--- DATASET RECORDS Enclosed Below ---

==> src/rtl/fsp_write_rx.sv <==
module fsp_write_rx #(
  parameter int unsigned W = 10
) (
  input  logic         clk_i,
  input  logic         rst_ni,
  input  logic         frame_fall_i,
  input  logic         sclk_fall_i,
  input  logic         din_i,
  output logic         word_vld_o,
  output logic [W-1:0] word_o
);
  localparam int unsigned CW = $clog2(W + 1);

  logic          act_q, vld_q;
  logic [CW-1:0] cnt_q;
  logic [W-1:0]  sh_q;

  always_ff @(posedge clk_i or negedge rst_ni) begin
    if (!rst_ni) begin
      act_q <= 1'b0;
      vld_q <= 1'b0;
      cnt_q <= '0;
      sh_q  <= '0;
    end else if (frame_fall_i) begin
      // restart wins over a coincident clock edge
      act_q <= 1'b1;
      vld_q <= 1'b0;
      cnt_q <= '0;
      sh_q  <= '0;
    end else begin
      vld_q <= 1'b0;
      if (act_q && sclk_fall_i) begin
        sh_q <= {sh_q[W-2:0], din_i};
        if (cnt_q == CW'(W - 1)) begin
          act_q <= 1'b0;
          vld_q <= 1'b1;
          cnt_q <= '0;
        end else begin
          cnt_q <= cnt_q + 1'b1;
        end
      end
    end
  end

  assign word_vld_o = vld_q;
  assign word_o     = sh_q;

  a_r2_cnt_range: assert property (@(posedge clk_i) disable iff (!rst_ni)
    cnt_q < CW'(W));
  a_r3_idle_no_word: assert property (@(posedge clk_i) disable iff (!rst_ni)
    (!act_q && !frame_fall_i) |=> !word_vld_o);
  a_r9_restart_clears: assert property (@(posedge clk_i) disable iff (!rst_ni)
    frame_fall_i |=> (cnt_q == '0 && !word_vld_o));
endmodule

==> src/rtl/fsp_read_tx.sv <==
module fsp_read_tx #(
  parameter int unsigned W = 10
) (
  input  logic         clk_i,
  input  logic         rst_ni,
  input  logic         frame_rise_i,
  input  logic         sclk_rise_i,
  input  logic [W-1:0] result_i,
  input  logic         own_i,
  output logic         dout_o,
  output logic         dout_oe_o
);
  localparam int unsigned CW = $clog2(W + 1);

  logic          armed_q, own_q, dout_q, oe_q;
  logic [CW-1:0] cnt_q;
  logic [W-1:0]  sh_q;

  always_ff @(posedge clk_i or negedge rst_ni) begin
    if (!rst_ni) begin
      armed_q <= 1'b0;
      own_q   <= 1'b0;
      dout_q  <= 1'b0;
      oe_q    <= 1'b0;
      cnt_q   <= '0;
      sh_q    <= '0;
    end else if (frame_rise_i) begin
      armed_q <= 1'b1;
      own_q   <= own_i;
      dout_q  <= 1'b0;
      oe_q    <= 1'b0;
      cnt_q   <= '0;
      sh_q    <= result_i;
    end else if (armed_q && sclk_rise_i) begin
      if (cnt_q == CW'(W)) begin
        armed_q <= 1'b0;
        oe_q    <= 1'b0;
        dout_q  <= 1'b0;
        cnt_q   <= '0;
      end else begin
        dout_q <= sh_q[W-1];
        sh_q   <= {sh_q[W-2:0], 1'b0};
        oe_q   <= own_q;
        cnt_q  <= cnt_q + 1'b1;
      end
    end
  end

  assign dout_o    = oe_q & dout_q;
  assign dout_oe_o = oe_q;

  a_r7_release: assert property (@(posedge clk_i) disable iff (!rst_ni)
    (armed_q && sclk_rise_i && !frame_rise_i && cnt_q == CW'(W)) |=> !dout_oe_o);
  a_r5_owner_only: assert property (@(posedge clk_i) disable iff (!rst_ni)
    dout_oe_o |-> own_q);
  a_r6_idle_quiet: assert property (@(posedge clk_i) disable iff (!rst_ni)
    (!armed_q && !frame_rise_i) |=> !dout_oe_o);
endmodule

==> src/rtl/framed_serial_port.sv <==
module framed_serial_port
  import fsp_pkg::*;
(
  input  logic              clk_i,
  input  logic              rst_ni,
  input  logic              sclk_i,
  input  logic              wr_frame_i,
  input  logic              rd_frame_i,
  input  logic              din_i,
  input  logic              addr_pin_i,
  input  logic [RES_W-1:0]  result_i,
  output logic              dout_o,
  output logic              dout_oe_o,
  output logic [CTRL_W-1:0] ctrl_o,
  output logic [CHAN_W-1:0] chan_o,
  output logic [PWR_W-1:0]  pwr_mode_o,
  output logic              owner_o
);
  localparam int unsigned PIN_N = 4;

  logic [PIN_N-1:0] lvl, rise, fall;
  logic             wr_vld;
  logic [CTRL_W-1:0] wr_word;
  logic [CTRL_W-1:0] ctrl_q;
  logic              owner_q;

  fsp_edge_sync #(.N(PIN_N), .STAGES(SYNC_N)) i_sync (
    .clk_i  (clk_i),
    .rst_ni (rst_ni),
    .pin_i  ({din_i, rd_frame_i, wr_frame_i, sclk_i}),
    .lvl_o  (lvl),
    .rise_o (rise),
    .fall_o (fall)
  );

  fsp_write_rx #(.W(CTRL_W)) i_rx (
    .clk_i        (clk_i),
    .rst_ni       (rst_ni),
    .frame_fall_i (fall[1]),
    .sclk_fall_i  (fall[0]),
    .din_i        (lvl[3]),
    .word_vld_o   (wr_vld),
    .word_o       (wr_word)
  );

  fsp_read_tx #(.W(RES_W)) i_tx (
    .clk_i        (clk_i),
    .rst_ni       (rst_ni),
    .frame_rise_i (rise[2]),
    .sclk_rise_i  (rise[0]),
    .result_i     (result_i),
    .own_i        (owner_q),
    .dout_o       (dout_o),
    .dout_oe_o    (dout_oe_o)
  );

  always_ff @(posedge clk_i or negedge rst_ni) begin
    if (!rst_ni) begin
      ctrl_q  <= '0;
      owner_q <= 1'b0;
    end else if (wr_vld) begin
      if (wr_word[ADDR_IDX] == addr_pin_i) begin
        ctrl_q  <= wr_word;
        owner_q <= 1'b1;
      end else begin
        owner_q <= 1'b0;
      end
    end
  end

  assign ctrl_o     = ctrl_q;
  assign chan_o     = ctrl_q[CHAN_W-1:0];
  assign pwr_mode_o = ctrl_q[PWR_LSB +: PWR_W];
  assign owner_o    = owner_q;

  a_r4_addr_gate: assert property (@(posedge clk_i) disable iff (!rst_ni)
    !$stable(ctrl_q) |-> $past(wr_vld && (wr_word[ADDR_IDX] == addr_pin_i)));
  a_r5_owner_grant: assert property (@(posedge clk_i) disable iff (!rst_ni)
    $rose(owner_q) |-> $past(wr_vld));
  a_r8_drive_on_edge: assert property (@(posedge clk_i) disable iff (!rst_ni)
    $rose(dout_oe_o) |-> $past(rise[0]));
endmodule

--- End of Enclosed DATASET RECORDS ---

> WORK REQUEST
Find the word "property" in the records. Copy every line it appears in.

> EXERCISE RESULT
  a_r2_cnt_range: assert property (@(posedge clk_i) disable iff (!rst_ni)
  a_r3_idle_no_word: assert property (@(posedge clk_i) disable iff (!rst_ni)
  a_r9_restart_clears: assert property (@(posedge clk_i) disable iff (!rst_ni)
  a_r7_release: assert property (@(posedge clk_i) disable iff (!rst_ni)
  a_r5_owner_only: assert property (@(posedge clk_i) disable iff (!rst_ni)
  a_r6_idle_quiet: assert property (@(posedge clk_i) disable iff (!rst_ni)
  a_r4_addr_gate: assert property (@(posedge clk_i) disable iff (!rst_ni)
  a_r5_owner_grant: assert property (@(posedge clk_i) disable iff (!rst_ni)
  a_r8_drive_on_edge: assert property (@(posedge clk_i) disable iff (!rst_ni)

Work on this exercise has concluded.